The Adventures of Robby Roto! (usually shortened to Robby Roto) is an arcade video game produced by Bally/Midway in 1981. In Robby Roto, the player digs through a dirt-filled maze collecting items while avoiding pursuing creatures. It is one of the few games made available to legally download on the official website of video game emulator MAME.

==Gameplay==

Robby is at the top center. Two enemies are in dirt-filled tunnels with only their eyes visible.

The player controls the titular character who enters an underground maze to rescue trapped miners and collect treasures. The mine is initially filled with dirt, which Robby digs away as he moves through it, clearing a path behind him. The entire mine is shown without dirt briefly as each new level starts. As he digs, Robby will sometimes bump into rocky areas which he cannot dig out, in which case small arrows appear indicating the directions he can move.

Scattered in the mine are three trapped miners, represented by frowny faces in a red box. When Robby digs them out, they turn into smileys and begin to follow him as he moves. The goal of each level is to return the trapped miners to the surface, and only one path, at the top center or the map, leads outward. At higher levels, a door closes behind Robby after he enters, and must be opened by retrieving a key before the level can be completed.

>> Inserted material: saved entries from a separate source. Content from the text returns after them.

## src/rtl/sccb_seq_pkg.sv

```systemverilog
// Shared definitions for the SCCB register-table sequencer: FSM states,
// i2c_module register map and table-word field positions.
package sccb_seq_pkg;

    typedef enum logic [3:0] {
        ST_IDLE,
        ST_LD_SLV,
        ST_LD_REG,
        ST_LD_DAT,
        ST_GO,
        ST_WAIT_LO,
        ST_WAIT_HI,
        ST_NEXT,
        ST_DELAY,
        ST_DONE,
        ST_FAIL
    } state_e;

    localparam logic [2:0] CONTROL_REG       = 3'd0;
    localparam logic [2:0] SLAVE_ADDRESS     = 3'd1;
    localparam logic [2:0] SLAVE_REG_ADDRESS = 3'd2;
    localparam logic [2:0] SLAVE_DATA_1      = 3'd3;
    localparam logic [7:0] CTRL_GO           = 8'h01;

    localparam int unsigned DELAY_BIT = 16;
    localparam int unsigned REG_HI    = 15;
    localparam int unsigned REG_LO    = 8;
    localparam int unsigned DAT_HI    = 7;
    localparam int unsigned DAT_LO    = 0;

endpackage

```

## src/rtl/sccb_init_seq_if.sv

```systemverilog
// Byte-level register interface towards i2c_module; the sequencer is the master.
interface sccb_init_seq_if;

    logic [2:0] bus_addr;
    logic [7:0] bus_wdata;
    logic       bus_write;
    logic       bus_ready;
    logic       bus_success;

    modport master (output bus_addr, bus_wdata, bus_write, input bus_ready, bus_success);
    modport slave  (input bus_addr, bus_wdata, bus_write, output bus_ready, bus_success);

endinterface

```

## src/rtl/sccb_tick_gen.sv

```systemverilog
// Prescaler: one-clock tick every CLK_DIV clocks (CLK_DIV >= 2).
module sccb_tick_gen #(
    parameter int unsigned CLK_DIV = 256
) (
    input  logic clk,
    input  logic reset_n,
    output logic tick
);

    localparam int unsigned CW = (CLK_DIV > 1) ? $clog2(CLK_DIV) : 1;
    localparam logic [CW-1:0] CNT_LAST = CW'(CLK_DIV - 1);

    logic [CW-1:0] cnt_q, cnt_d;

    always_comb begin
        cnt_d = (cnt_q == CNT_LAST) ? '0 : cnt_q + 1'b1;
    end

    always_ff @(posedge clk or negedge reset_n) begin
        if (!reset_n) cnt_q <= '0;
        else          cnt_q <= cnt_d;
    end

    assign tick = (cnt_q == CNT_LAST);

endmodule

```

## src/rtl/sccb_init_seq.sv

```systemverilog
// SCCB/I2C register-table sequencer driving i2c_module through a byte register bus.
// Optional watchdog on the engine wait states: define SCCB_SEQ_TIMEOUT_EN.
module sccb_init_seq
    import sccb_seq_pkg::*;
#(
    parameter int unsigned NUM_REGS      = 178,
    parameter int unsigned AW            = 8,
    parameter logic [7:0]  SLAVE_ADDR    = 8'h60,
    parameter int unsigned CLK_DIV       = 256,
    parameter int unsigned MS_TICKS      = 195,
    parameter int unsigned RETRY_MAX     = 3,
    parameter int unsigned PASSES        = 1,
    parameter int unsigned RESTART_IDX   = 3,
    parameter int unsigned TIMEOUT_TICKS = 1024
) (
    input  logic           clk,
    input  logic           reset_n,
    input  logic           start,
    output logic [AW-1:0]  tbl_idx,
    input  logic [16:0]    tbl_data,
    sccb_init_seq_if.master bus,
    output logic           ready,
    output logic           busy,
    output logic           error,
    output logic [AW-1:0]  err_idx
);

    localparam logic [AW-1:0] LAST_IDX    = AW'(NUM_REGS - 1);
    localparam logic [AW-1:0] RESTART     = AW'(RESTART_IDX);
    localparam logic [7:0]    LAST_PASS   = 8'(PASSES - 1);
    localparam logic [3:0]    RETRY_LIMIT = 4'(RETRY_MAX);

    state_e        state_q;
    logic [AW-1:0] idx_q, err_idx_q;
    logic [3:0]    retry_q;
    logic [7:0]    pass_q;
    logic [31:0]   dly_q;
    logic [2:0]    addr_q;
    logic [7:0]    wdata_q;
    logic          write_q, ready_q, busy_q, error_q;
    logic          tick, expired;

    sccb_tick_gen #(.CLK_DIV(CLK_DIV)) u_tick (
        .clk     (clk),
        .reset_n (reset_n),
        .tick    (tick)
    );

`ifdef SCCB_SEQ_TIMEOUT_EN
    logic [31:0] to_q;

    // Counts ticks across both wait states of one attempt; cleared on any other tick.
    always_ff @(posedge clk or negedge reset_n) begin
        if (!reset_n) begin
            to_q <= '0;
        end else if (tick) begin
            if (state_q == ST_WAIT_LO || state_q == ST_WAIT_HI) begin
                if (to_q != '1) to_q <= to_q + 1'b1;
            end else begin
                to_q <= '0;
            end
        end
    end

    assign expired = (to_q >= 32'(TIMEOUT_TICKS - 1));
`else
    logic unused_timeout;
    assign unused_timeout = ^TIMEOUT_TICKS;
    assign expired        = 1'b0;
`endif

    always_ff @(posedge clk or negedge reset_n) begin
        if (!reset_n) begin
            state_q   <= ST_IDLE;
            idx_q     <= '0;
            err_idx_q <= '0;
            retry_q   <= '0;
            pass_q    <= '0;
            dly_q     <= '0;
            addr_q    <= '0;
            wdata_q   <= '0;
            write_q   <= 1'b0;
            ready_q   <= 1'b0;
            busy_q    <= 1'b0;
            error_q   <= 1'b0;
        end else begin
            write_q <= 1'b0;
            ready_q <= (state_q == ST_DONE);
            busy_q  <= !(state_q inside {ST_IDLE, ST_DONE, ST_FAIL});
            error_q <= (state_q == ST_FAIL);
            if (start && (state_q == ST_DONE || state_q == ST_FAIL)) begin
                idx_q     <= '0;
                pass_q    <= '0;
                retry_q   <= '0;
                err_idx_q <= '0;
                state_q   <= ST_IDLE;
            end else if (tick) begin
                case (state_q)
                    ST_IDLE: state_q <= ST_LD_SLV;
                    ST_LD_SLV: begin
                        if (tbl_data[DELAY_BIT]) begin
                            dly_q   <= 32'(tbl_data[REG_HI:DAT_LO]) * 32'(MS_TICKS);
                            state_q <= ST_DELAY;
                        end else begin
                            write_q <= 1'b1;
                            addr_q  <= SLAVE_ADDRESS;
                            wdata_q <= SLAVE_ADDR;
                            state_q <= ST_LD_REG;
                        end
                    end
                    ST_LD_REG: begin
                        write_q <= 1'b1;
                        addr_q  <= SLAVE_REG_ADDRESS;
                        wdata_q <= tbl_data[REG_HI:REG_LO];
                        state_q <= ST_LD_DAT;
                    end
                    ST_LD_DAT: begin
                        write_q <= 1'b1;
                        addr_q  <= SLAVE_DATA_1;
                        wdata_q <= tbl_data[DAT_HI:DAT_LO];
                        state_q <= ST_GO;
                    end
                    ST_GO: begin
                        write_q <= 1'b1;
                        addr_q  <= CONTROL_REG;
                        wdata_q <= CTRL_GO;
                        state_q <= ST_WAIT_LO;
                    end
                    ST_WAIT_LO, ST_WAIT_HI: begin
                        // A real engine result wins over a simultaneous watchdog expiry.
                        if (state_q == ST_WAIT_LO && !bus.bus_ready && !expired) begin
                            state_q <= ST_WAIT_HI;
                        end else if (state_q == ST_WAIT_HI && bus.bus_ready && bus.bus_success) begin
                            state_q <= ST_NEXT;
                        end else if ((state_q == ST_WAIT_HI && bus.bus_ready) || expired) begin
                            if (retry_q < RETRY_LIMIT) begin
                                retry_q <= retry_q + 1'b1;
                                state_q <= ST_LD_SLV;
                            end else begin
                                err_idx_q <= idx_q;
                                state_q   <= ST_FAIL;
                            end
                        end
                    end
                    ST_NEXT: begin
                        retry_q <= '0;
                        if (idx_q == LAST_IDX) begin
                            if (pass_q < LAST_PASS) begin
                                pass_q  <= pass_q + 1'b1;
                                idx_q   <= RESTART;
                                state_q <= ST_LD_SLV;
                            end else begin
                                state_q <= ST_DONE;
                            end
                        end else begin
                            idx_q   <= idx_q + 1'b1;
                            state_q <= ST_LD_SLV;
                        end
                    end
                    ST_DELAY: begin
                        if (dly_q == '0) state_q <= ST_NEXT;
                        else             dly_q   <= dly_q - 1'b1;
                    end
                    default: ;
                endcase
            end
        end
    end

    assign tbl_idx       = idx_q;
    assign err_idx       = err_idx_q;
    assign ready         = ready_q;
    assign busy          = busy_q;
    assign error         = error_q;
    assign bus.bus_addr  = addr_q;
    assign bus.bus_wdata = wdata_q;
    assign bus.bus_write = write_q;

endmodule
```

## src/flat_wrapper.sv

```systemverilog
// flat-port wrapper written by rule: the top's interface ports become plain ports
module sccb_init_seq_flat import sccb_seq_pkg::*;
#(
    parameter int unsigned NUM_REGS      = 178,
    parameter int unsigned AW            = 8,
    parameter logic [7:0]  SLAVE_ADDR    = 8'h60,
    parameter int unsigned CLK_DIV       = 256,
    parameter int unsigned MS_TICKS      = 195,
    parameter int unsigned RETRY_MAX     = 3,
    parameter int unsigned PASSES        = 1,
    parameter int unsigned RESTART_IDX   = 3,
    parameter int unsigned TIMEOUT_TICKS = 1024
)
  (clk, reset_n, start, tbl_idx, tbl_data, ready, busy, error, err_idx, bus_bus_addr, bus_bus_wdata, bus_bus_write, bus_bus_ready, bus_bus_success);
  sccb_init_seq_if bus_i ();
  input  logic clk;
  input  logic reset_n;
  input  logic start;
  output logic [AW-1:0] tbl_idx;
  input  logic [16:0] tbl_data;
  output logic ready;
  output logic busy;
  output logic error;
  output logic [AW-1:0] err_idx;
  output wire logic [$bits(bus_i.bus_addr)-1:0] bus_bus_addr;
  output wire logic [$bits(bus_i.bus_wdata)-1:0] bus_bus_wdata;
  output wire logic [$bits(bus_i.bus_write)-1:0] bus_bus_write;
  input wire logic [$bits(bus_i.bus_ready)-1:0] bus_bus_ready;
  input wire logic [$bits(bus_i.bus_success)-1:0] bus_bus_success;
  assign bus_bus_addr = bus_i.bus_addr;
  assign bus_bus_wdata = bus_i.bus_wdata;
  assign bus_bus_write = bus_i.bus_write;
  assign bus_i.bus_ready = bus_bus_ready;
  assign bus_i.bus_success = bus_bus_success;
  sccb_init_seq #(.NUM_REGS(NUM_REGS), .AW(AW), .SLAVE_ADDR(SLAVE_ADDR), .CLK_DIV(CLK_DIV), .MS_TICKS(MS_TICKS), .RETRY_MAX(RETRY_MAX), .PASSES(PASSES), .RESTART_IDX(RESTART_IDX), .TIMEOUT_TICKS(TIMEOUT_TICKS)) u_core (.clk(clk), .reset_n(reset_n), .start(start), .tbl_idx(tbl_idx), .tbl_data(tbl_data), .bus(bus_i), .ready(ready), .busy(busy), .error(error), .err_idx(err_idx));
endmodule
```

Also found in the mine are a number of enemies, initially spiders, who chase Robby and can kill him. The game starts with three lives. They will also re-trap the miners if they touch them, dragging the miners away from Robby. Robby can temporarily render the enemies impotent with the Robo Device, which can be collected in the maze, and use this to recapture the miners.

==Reception==
Robby Roto sold fewer than 2,000 units and was much less popular than 1982's Dig Dug. Co-developer Dave Nutting claimed, "it was a very complex game and those who played it found themselves on the defensive—most were intimidated. Gamers like to be aggressive."